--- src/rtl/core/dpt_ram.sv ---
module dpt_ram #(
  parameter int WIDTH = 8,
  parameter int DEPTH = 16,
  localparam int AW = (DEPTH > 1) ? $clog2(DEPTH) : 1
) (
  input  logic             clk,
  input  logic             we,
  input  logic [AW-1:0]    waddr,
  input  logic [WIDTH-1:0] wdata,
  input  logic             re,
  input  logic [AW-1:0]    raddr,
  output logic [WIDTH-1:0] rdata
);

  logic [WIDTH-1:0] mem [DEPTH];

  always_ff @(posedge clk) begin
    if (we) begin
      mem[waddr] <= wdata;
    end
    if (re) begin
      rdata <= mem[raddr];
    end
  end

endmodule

^^^^

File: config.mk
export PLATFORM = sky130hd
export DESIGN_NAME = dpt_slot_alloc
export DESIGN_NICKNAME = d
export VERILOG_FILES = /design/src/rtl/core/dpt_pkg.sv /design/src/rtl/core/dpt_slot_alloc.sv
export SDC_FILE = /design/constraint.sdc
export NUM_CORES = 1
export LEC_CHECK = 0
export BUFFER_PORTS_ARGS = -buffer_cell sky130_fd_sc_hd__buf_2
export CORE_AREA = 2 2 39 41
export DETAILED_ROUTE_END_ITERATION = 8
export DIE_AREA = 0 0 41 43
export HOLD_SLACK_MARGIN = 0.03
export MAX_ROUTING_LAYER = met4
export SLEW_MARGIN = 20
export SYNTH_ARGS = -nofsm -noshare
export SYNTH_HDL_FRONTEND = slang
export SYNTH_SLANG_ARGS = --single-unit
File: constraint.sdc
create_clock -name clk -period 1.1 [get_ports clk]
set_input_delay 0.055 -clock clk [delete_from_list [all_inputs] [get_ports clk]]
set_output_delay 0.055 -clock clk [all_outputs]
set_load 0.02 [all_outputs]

^^^^

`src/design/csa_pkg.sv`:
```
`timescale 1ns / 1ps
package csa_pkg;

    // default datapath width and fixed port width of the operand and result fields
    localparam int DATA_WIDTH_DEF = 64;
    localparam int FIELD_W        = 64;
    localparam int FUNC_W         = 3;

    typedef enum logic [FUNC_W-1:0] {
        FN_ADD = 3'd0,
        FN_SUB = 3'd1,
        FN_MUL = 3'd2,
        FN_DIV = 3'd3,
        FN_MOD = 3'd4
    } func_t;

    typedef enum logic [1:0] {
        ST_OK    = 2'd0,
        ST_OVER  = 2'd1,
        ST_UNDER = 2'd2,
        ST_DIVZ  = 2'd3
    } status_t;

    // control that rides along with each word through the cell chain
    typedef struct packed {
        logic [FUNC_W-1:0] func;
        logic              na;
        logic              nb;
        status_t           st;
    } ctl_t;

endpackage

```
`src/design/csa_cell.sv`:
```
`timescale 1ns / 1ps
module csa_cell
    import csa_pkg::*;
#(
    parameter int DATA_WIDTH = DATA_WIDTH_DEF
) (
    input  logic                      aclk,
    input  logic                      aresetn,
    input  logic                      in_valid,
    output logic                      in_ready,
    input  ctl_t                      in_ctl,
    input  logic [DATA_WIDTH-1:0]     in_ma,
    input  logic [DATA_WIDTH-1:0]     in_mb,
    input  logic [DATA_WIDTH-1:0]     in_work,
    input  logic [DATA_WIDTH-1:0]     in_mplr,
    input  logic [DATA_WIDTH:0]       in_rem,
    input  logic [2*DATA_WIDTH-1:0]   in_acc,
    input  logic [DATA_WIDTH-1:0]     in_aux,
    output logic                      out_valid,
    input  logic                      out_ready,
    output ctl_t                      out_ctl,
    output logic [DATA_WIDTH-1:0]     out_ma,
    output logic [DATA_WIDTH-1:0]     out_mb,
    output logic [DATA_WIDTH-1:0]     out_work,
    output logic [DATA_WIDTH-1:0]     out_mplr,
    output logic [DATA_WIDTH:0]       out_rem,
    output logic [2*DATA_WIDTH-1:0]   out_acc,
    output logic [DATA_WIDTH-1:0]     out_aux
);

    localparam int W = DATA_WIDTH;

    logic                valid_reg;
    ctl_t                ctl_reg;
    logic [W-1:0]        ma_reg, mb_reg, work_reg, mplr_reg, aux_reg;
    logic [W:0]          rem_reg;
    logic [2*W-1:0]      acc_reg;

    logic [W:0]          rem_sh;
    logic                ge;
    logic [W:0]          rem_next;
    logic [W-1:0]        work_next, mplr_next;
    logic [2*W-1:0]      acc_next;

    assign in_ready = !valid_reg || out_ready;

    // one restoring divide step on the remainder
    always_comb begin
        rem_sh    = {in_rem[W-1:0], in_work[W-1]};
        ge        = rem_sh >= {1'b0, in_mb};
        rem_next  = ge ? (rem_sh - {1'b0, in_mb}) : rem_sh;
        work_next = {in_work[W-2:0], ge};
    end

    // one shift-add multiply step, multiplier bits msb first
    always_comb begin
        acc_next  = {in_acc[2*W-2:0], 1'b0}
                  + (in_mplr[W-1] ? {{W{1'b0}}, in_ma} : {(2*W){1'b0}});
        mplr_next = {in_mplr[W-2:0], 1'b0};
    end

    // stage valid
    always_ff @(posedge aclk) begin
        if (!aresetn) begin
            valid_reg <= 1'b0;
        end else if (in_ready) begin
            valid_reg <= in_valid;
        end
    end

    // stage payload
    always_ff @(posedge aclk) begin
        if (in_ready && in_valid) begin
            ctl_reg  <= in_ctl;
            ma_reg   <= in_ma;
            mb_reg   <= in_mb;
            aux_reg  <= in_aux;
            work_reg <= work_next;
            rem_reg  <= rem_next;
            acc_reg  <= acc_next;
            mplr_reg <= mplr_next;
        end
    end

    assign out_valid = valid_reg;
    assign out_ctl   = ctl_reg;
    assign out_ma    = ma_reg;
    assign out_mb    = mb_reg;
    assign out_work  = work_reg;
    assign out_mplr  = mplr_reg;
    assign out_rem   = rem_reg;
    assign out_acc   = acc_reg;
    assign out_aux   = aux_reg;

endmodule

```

^^^^

**PROMPT:** Using the data above, count every line that contains the word "constraint", then give the count and nothing more.

**EXERCISE OUTPUT:** 2